After this I went to Fiji for a month to work on a conservation programme helping to protect sharks in the local area. I worked alongside research scientists who taught us about the importance of sharks in the ocean: without them the whole ocean ecosystem would collapse, algae would take over and everything we know and love about the ocean would be gone. I loved seeing the principles we learnt at school in real life contexts.
During the course of the year I applied to read Medicine at Durham University. I first realised I wanted to do Medicine when I was at St Mary’s. For our English coursework we had to give a presentation to the class and Mrs Helen Garrett told us that the best presentations are ones that are personal to you. So, I did some research and spoke about an operation I had as a child. I found the human body, its precise functions and mechanisms behind diseases, fascinating and have wanted to study it ever since.
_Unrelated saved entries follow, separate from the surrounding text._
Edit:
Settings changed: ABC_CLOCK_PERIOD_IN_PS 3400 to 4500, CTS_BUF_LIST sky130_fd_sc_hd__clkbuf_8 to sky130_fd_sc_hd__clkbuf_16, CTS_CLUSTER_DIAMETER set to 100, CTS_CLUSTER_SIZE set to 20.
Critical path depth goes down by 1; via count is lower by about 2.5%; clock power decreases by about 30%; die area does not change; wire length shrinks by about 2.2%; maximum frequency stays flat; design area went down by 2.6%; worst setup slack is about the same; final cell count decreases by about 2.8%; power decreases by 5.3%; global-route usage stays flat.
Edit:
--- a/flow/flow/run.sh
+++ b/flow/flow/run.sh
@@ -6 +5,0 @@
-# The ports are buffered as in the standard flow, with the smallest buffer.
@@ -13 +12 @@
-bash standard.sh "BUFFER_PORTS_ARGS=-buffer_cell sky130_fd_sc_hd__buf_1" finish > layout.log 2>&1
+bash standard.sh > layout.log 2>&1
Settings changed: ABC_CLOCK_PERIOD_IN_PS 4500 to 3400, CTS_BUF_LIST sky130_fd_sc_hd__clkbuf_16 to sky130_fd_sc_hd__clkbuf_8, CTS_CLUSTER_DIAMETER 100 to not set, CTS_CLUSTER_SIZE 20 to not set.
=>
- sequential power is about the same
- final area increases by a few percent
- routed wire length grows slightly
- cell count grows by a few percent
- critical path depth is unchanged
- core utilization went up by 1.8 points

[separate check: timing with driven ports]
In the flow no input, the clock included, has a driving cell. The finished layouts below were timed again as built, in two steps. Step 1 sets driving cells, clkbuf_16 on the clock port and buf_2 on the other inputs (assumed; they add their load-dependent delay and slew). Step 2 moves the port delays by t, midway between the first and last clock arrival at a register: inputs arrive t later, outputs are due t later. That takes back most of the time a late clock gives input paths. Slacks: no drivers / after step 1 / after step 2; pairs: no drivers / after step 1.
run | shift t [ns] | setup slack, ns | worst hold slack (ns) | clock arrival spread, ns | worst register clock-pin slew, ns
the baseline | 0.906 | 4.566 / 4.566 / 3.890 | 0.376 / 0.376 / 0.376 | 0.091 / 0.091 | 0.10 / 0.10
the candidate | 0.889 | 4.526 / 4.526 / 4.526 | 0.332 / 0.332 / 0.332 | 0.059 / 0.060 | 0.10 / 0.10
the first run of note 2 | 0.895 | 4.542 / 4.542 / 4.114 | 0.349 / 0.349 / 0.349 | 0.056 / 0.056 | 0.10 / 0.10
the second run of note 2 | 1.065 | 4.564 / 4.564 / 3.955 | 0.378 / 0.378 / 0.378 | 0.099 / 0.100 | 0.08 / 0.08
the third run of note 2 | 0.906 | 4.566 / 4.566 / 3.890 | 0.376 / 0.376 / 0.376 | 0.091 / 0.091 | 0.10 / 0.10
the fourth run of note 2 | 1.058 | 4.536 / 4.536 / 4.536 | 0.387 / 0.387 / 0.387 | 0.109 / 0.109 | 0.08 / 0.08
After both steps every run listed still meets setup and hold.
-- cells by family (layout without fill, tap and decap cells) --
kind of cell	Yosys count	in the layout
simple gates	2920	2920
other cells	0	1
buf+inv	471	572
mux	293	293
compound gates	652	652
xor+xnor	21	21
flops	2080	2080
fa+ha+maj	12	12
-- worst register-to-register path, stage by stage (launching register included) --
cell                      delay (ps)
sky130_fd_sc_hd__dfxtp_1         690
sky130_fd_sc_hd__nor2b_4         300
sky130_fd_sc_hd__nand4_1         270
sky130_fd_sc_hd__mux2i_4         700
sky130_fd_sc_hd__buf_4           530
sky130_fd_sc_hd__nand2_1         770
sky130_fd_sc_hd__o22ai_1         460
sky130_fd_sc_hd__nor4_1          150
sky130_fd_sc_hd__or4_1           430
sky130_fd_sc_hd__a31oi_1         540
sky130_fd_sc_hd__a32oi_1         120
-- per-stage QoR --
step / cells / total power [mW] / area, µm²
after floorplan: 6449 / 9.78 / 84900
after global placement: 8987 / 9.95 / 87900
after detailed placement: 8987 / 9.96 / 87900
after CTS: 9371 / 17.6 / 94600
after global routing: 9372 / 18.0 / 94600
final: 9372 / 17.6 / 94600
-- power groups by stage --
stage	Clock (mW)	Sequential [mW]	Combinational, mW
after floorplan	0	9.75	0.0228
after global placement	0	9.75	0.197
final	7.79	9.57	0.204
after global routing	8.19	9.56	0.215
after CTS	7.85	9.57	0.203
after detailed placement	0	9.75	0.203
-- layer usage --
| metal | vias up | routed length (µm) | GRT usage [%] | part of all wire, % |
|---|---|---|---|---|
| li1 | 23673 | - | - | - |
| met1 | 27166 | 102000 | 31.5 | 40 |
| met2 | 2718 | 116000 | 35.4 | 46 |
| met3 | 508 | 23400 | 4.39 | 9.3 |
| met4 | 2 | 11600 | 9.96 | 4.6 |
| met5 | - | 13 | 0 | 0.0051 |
From an optimization exercise on the open Yosys and OpenROAD flow, aimed at small area, a short achievable clock period and few clock cycles per item; shortcuts taken in it are not production practice. At most, simulation tests tie the RTL to the original design; equivalence was not proved. Power is estimated from default activity; no workload was simulated.

==> module div_step_stage, before the edit <==
module div_step_stage
#(
  parameter int J0 = 0,
  parameter int K  = 2,
  parameter int SEL = 0,
  parameter int RI = (J0 < 1) ? 1 : J0,
  parameter int RO = (SEL != 0) ? 32 : J0 + K
)
(
  input  logic          CLK,
  input  logic          RST_N,
  input  logic          prev_valid,
  input  logic          prev_done,
  input  logic [RI-1:0] prev_rem,
  input  logic [31:0]   prev_dq,
  input  logic [31:0]   prev_divisor,
  input  logic          prev_neg,
  input  logic          prev_take_rem,
  output logic          next_valid,
  output logic          next_done,
  output logic [RO-1:0] next_rem,
  output logic [31:0]   next_dq,
  output logic [31:0]   next_divisor,
  output logic          next_neg,
  output logic          next_take_rem
);
  logic [31:0] rem [0:K];
  logic [31:0] dq  [0:K];
  assign rem[0] = (J0 == 0) ? 32'd0 : {{(32 - RI){1'b0}}, prev_rem};
  assign dq[0]  = prev_dq;
  for (genvar i = 0; i < K; i++) begin : g_step
    localparam int W = J0 + i + 1;
    logic [W-1:0] t;
    logic [W-1:0] d;
    logic         hi_nz;
    logic         ge;
    if (W == 1) begin : g_t1
      assign t = dq[i][31];
    end else begin : g_tn
      assign t = {rem[i][W-2:0], dq[i][31]};
    end
    if (W < 32) begin : g_hi
      assign hi_nz = |prev_divisor[31:W];
    end else begin : g_nohi
      assign hi_nz = 1'b0;
    end
    assign d  = t - prev_divisor[W-1:0];
    assign ge = !hi_nz && (t >= prev_divisor[W-1:0]);
    if (W < 32) begin : g_rw
      assign rem[i+1] = {{(32 - W){1'b0}}, ge ? d : t};
    end else begin : g_rf
      assign rem[i+1] = ge ? d : t;
    end
    assign dq[i+1] = {dq[i][30:0], ge};
  end
  always_ff @(posedge CLK) begin
    if (!RST_N) begin
      next_valid <= 1'b0;
    end else begin
      next_valid <= prev_valid;
    end
  end
  if (SEL) begin : g_sel
    always_ff @(posedge CLK) begin
      next_rem <= prev_take_rem ? rem[K] : dq[K];
    end
    assign next_dq = '0;
  end else begin : g_nosel
    always_ff @(posedge CLK) begin
      next_rem <= rem[K][RO-1:0];
      next_dq  <= dq[K];
    end
  end
  always_ff @(posedge CLK) begin
    next_done     <= prev_done;
    next_divisor  <= prev_divisor;
    next_neg      <= prev_neg;
    next_take_rem <= prev_take_rem;
  end
endmodule
clock: 7.0 ns
lec_check: 0
cap_margin: 20
core_margin: 2
core_utilization: 40
cts_cluster_diameter: 100
cts_cluster_size: 32
setup_slack_margin: 3.4
slew_margin: 20
run.sh (not shown) runs the stock make flow with config.mk's settings and CLKGATE_MAP_FILE= SYNTH_SCRIPT=/design/flow/synth_recipe.tcl, a recipe that flattens the netlist after the stock synthesis.
The first run completed and failed the layout checks on max-capacitance violations, max-slew violations.
==> next run, changes <==
--- a/flow/design.v
+++ b/flow/design.v
@@ -95,10 +95,11 @@
   assign dq[0]  = prev_dq;
   for (genvar i = 0; i < K; i++) begin : g_step
     localparam int W = J0 + i + 1;
     logic [W-1:0] t;
     logic [W-1:0] d;
+    logic         borrow;
     logic         hi_nz;
     logic         ge;
     if (W == 1) begin : g_t1
       assign t = dq[i][31];
     end else begin : g_tn
@@ -107,12 +108,12 @@
     if (W < 32) begin : g_hi
       assign hi_nz = |prev_divisor[31:W];
     end else begin : g_nohi
       assign hi_nz = 1'b0;
     end
-    assign d  = t - prev_divisor[W-1:0];
-    assign ge = !hi_nz && (t >= prev_divisor[W-1:0]);
+    assign {borrow, d} = {1'b0, t} - {1'b0, prev_divisor[W-1:0]};
+    assign ge = !hi_nz && !borrow;
     if (W < 32) begin : g_rw
       assign rem[i+1] = {{(32 - W){1'b0}}, ge ? d : t};
     end else begin : g_rf
       assign rem[i+1] = ge ? d : t;
     end
After rerunning:
- This time the run completed without violations
- cell count stays flat
- clock skew went up by 0.0097 ns
- total power went down by 0.82%
- routed wire length went down by 3.8%
- clock power went down by about 2%
- count of clock-buffer cells in the layout went up by 1
- synthesized area is about the same
- fmax went up by 0.57%
- sequential power hardly moves
- die area barely changes
- setup slack gains 0.020 ns
Testbench counts after the change, summed over its fixed seeds: cycles 9,856, items 9,600.
Function not checked in the first run of this note: the RTL went through the layout flow alone.


div_top with an RTL version that a note above also has.
Size in the first run: roughly 8,000 cells after synthesis, about 2,600 flip-flops, roughly 100 I/O pins, roughly 89,000 µm² of cells after synthesis.
Settings: LEC_CHECK=0, CAP_MARGIN=20, CORE_MARGIN=2, CORE_UTILIZATION=40, CTS_CLUSTER_DIAMETER=100, CTS_CLUSTER_SIZE=28, SETUP_SLACK_MARGIN=3.4, SLEW_MARGIN=20; clock period 7.0 ns.
Testbench counts at the start, summed over its fixed seeds: cycles 9,856, items 9,600.
==> next run, changes <==
--- a/flow/design.v
+++ b/flow/design.v
@@ -145,16 +145,15 @@
   end
 endmodule
 `default_nettype wire
 `timescale 1ns/1ps
 `default_nettype none
 module div_result_fixup
 #(
-  parameter int DEPTH = 30,
-  parameter int LAPW  = 5
+  parameter int DEPTH = 30
 )
 (
   input  logic        CLK,
   input  logic        RST_N,
   input  logic        r_ready,
   output logic        in_ready,
   input  logic        prev_valid,
@@ -164,15 +163,15 @@
   input  logic        prev_neg,
   output logic        recirc,
   output logic [31:0] result,
   output logic        r_valid,
   output logic [31:0] r_data
 );
   logic        ring;
-  logic [LAPW-1:0] lap;
+  logic [$clog2(DEPTH+1)-1:0] lap;
   logic        prev_head;
   logic        recirc_head;
   logic        space;
   logic        deliver;
   always_comb begin
     if (prev_done) begin
       result = prev_divisor;
@@ -184,15 +183,15 @@
   assign prev_head   = ring & (lap == '0);
   assign deliver     = prev_valid & space & (!ring | prev_head);
   assign recirc      = prev_valid & !deliver;
   assign recirc_head = recirc & (!ring | prev_head);
   assign in_ready    = !ring & !(prev_valid & !space);
   always_ff @(posedge CLK) begin
     if (recirc_head) begin
-      lap <= DEPTH[LAPW-1:0];
+      lap <= DEPTH[$clog2(DEPTH+1)-1:0];
     end else if (lap != '0) begin
       lap <= lap - 1'b1;
     end
   end
   always_ff @(posedge CLK) begin
     if (!RST_N) begin
       ring <= 1'b0;
@@ -1002,15 +1001,15 @@
     .next_done     (s30_done),
     .next_rem      (s30_rem),
     .next_dq       (s30_dq),
     .next_divisor  (s30_divisor),
     .next_neg      (s30_neg),
     .next_take_rem (s30_take_rem)
   );
-  div_result_fixup #(.DEPTH(30), .LAPW(5)) u_result_fixup (
+  div_result_fixup #(.DEPTH(30)) u_result_fixup (
     .CLK           (CLK),
     .RST_N         (RST_N),
     .r_ready       (r_ready),
     .in_ready      (in_ready),
     .prev_valid    (s30_valid),
     .prev_done     (s30_done),
     .prev_mag      (s30_rem),
Result: Setup slack is worse by 0.0076 ns. Cell count decreases by 2.4%. Area after synthesis decreases by 1.6%. Via count decreases by 3.2%. Hold slack is worse by 0.031 ns. Total power decreases by 0.58%. Non-clock buffer count increases by 31. Register-to-register slack barely changes. Global-route usage hardly moves. Routed wire length decreases by 1.3%.
Only the layout flow was run in the second run of this note; the RTL was not checked for function there.

## what the ideal ports hide
Ports are ideal in the flow. The routed layouts listed here were re-timed in OpenROAD. Step 1 (the two cells are an assumption about what drives the block):
set clk [get_ports {CLK}]
set_driving_cell -lib_cell sky130_fd_sc_hd__clkbuf_16 $clk
set_driving_cell -lib_cell sky130_fd_sc_hd__buf_2 [delete_from_list [all_inputs] $clk]
Step 2, shift: input delay + t, output delay - t, t = (earliest + latest rising clock arrival at the registers) / 2. This alone moves slack from input paths to output paths. Slacks: ideal ports / drivers / drivers and shift; pairs: ideal ports / drivers.
| run | t, ns | slack for setup (ns) | worst data-port slew with drivers (ns) |
|---|---|---|---|
| the first run of note 1 | 0.833 | 3.467 / 3.467 / 2.759 | 0.07 |
| the second run of note 1 | 0.821 | 3.487 / 3.507 / 2.723 | 0.09 |
| the first run of note 2 | 0.854 | 3.408 / 3.408 / 2.731 | 0.09 |
| the second run of note 2 | 0.861 | 3.400 / 3.400 / 2.700 | 0.05 |
The setup slack of the second run of note 1, which loses most, moves by +0.020 ns with the drivers and by -0.764 ns with both steps.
I have just finished my first year of medical school, which has been an absolute rollercoaster. The intense hours I spent with other medical students meant we made close friends very quickly, and supported each other through the ups and downs. Some parts were a real challenge – watching a patient break down in tears during a consultation, or learning about conditions for which there are no cure. But there were moments where I knew I was absolutely doing what I wanted to – starting my first real consultation with a patient or spending time on the neonatal ward and witnessing the extraordinary medicine which keeps tiny babies alive.
I think my favourite moment of the year was my final OSCE (Objective Structured Clinical Examination). Now I know that sounds odd – but these are practical exams in which we perform procedures such as an examination of a patient’s chest, taking blood, doing CPR, or just taking a patient history. This was the first time I had a sense of the responsibility, sensitivity, knowledge and skills I will require in the future as a doctor and, despite the fact it was an exam, I thoroughly enjoyed this feeling.
When I started medical school, I thought there was no way I would ever become a GP – I thought it might be boring! However, my experiences this year have made me realise it may be the perfect career choice for me – I even set up a GP Society at the university. I also thought there was no chance I could be a surgeon and also raise a family (a dilemma many female medical students consider) – but I know now that this isn’t true; while it might take longer than it takes men, it is totally possible.
My advice to students would be: Don’t be too rigid in your ideas about your future – let it evolve and surprise you! Don’t be put off any career because you’re a woman! You can do whatever you so desire with your future, you are the only person that can hold yourself back!”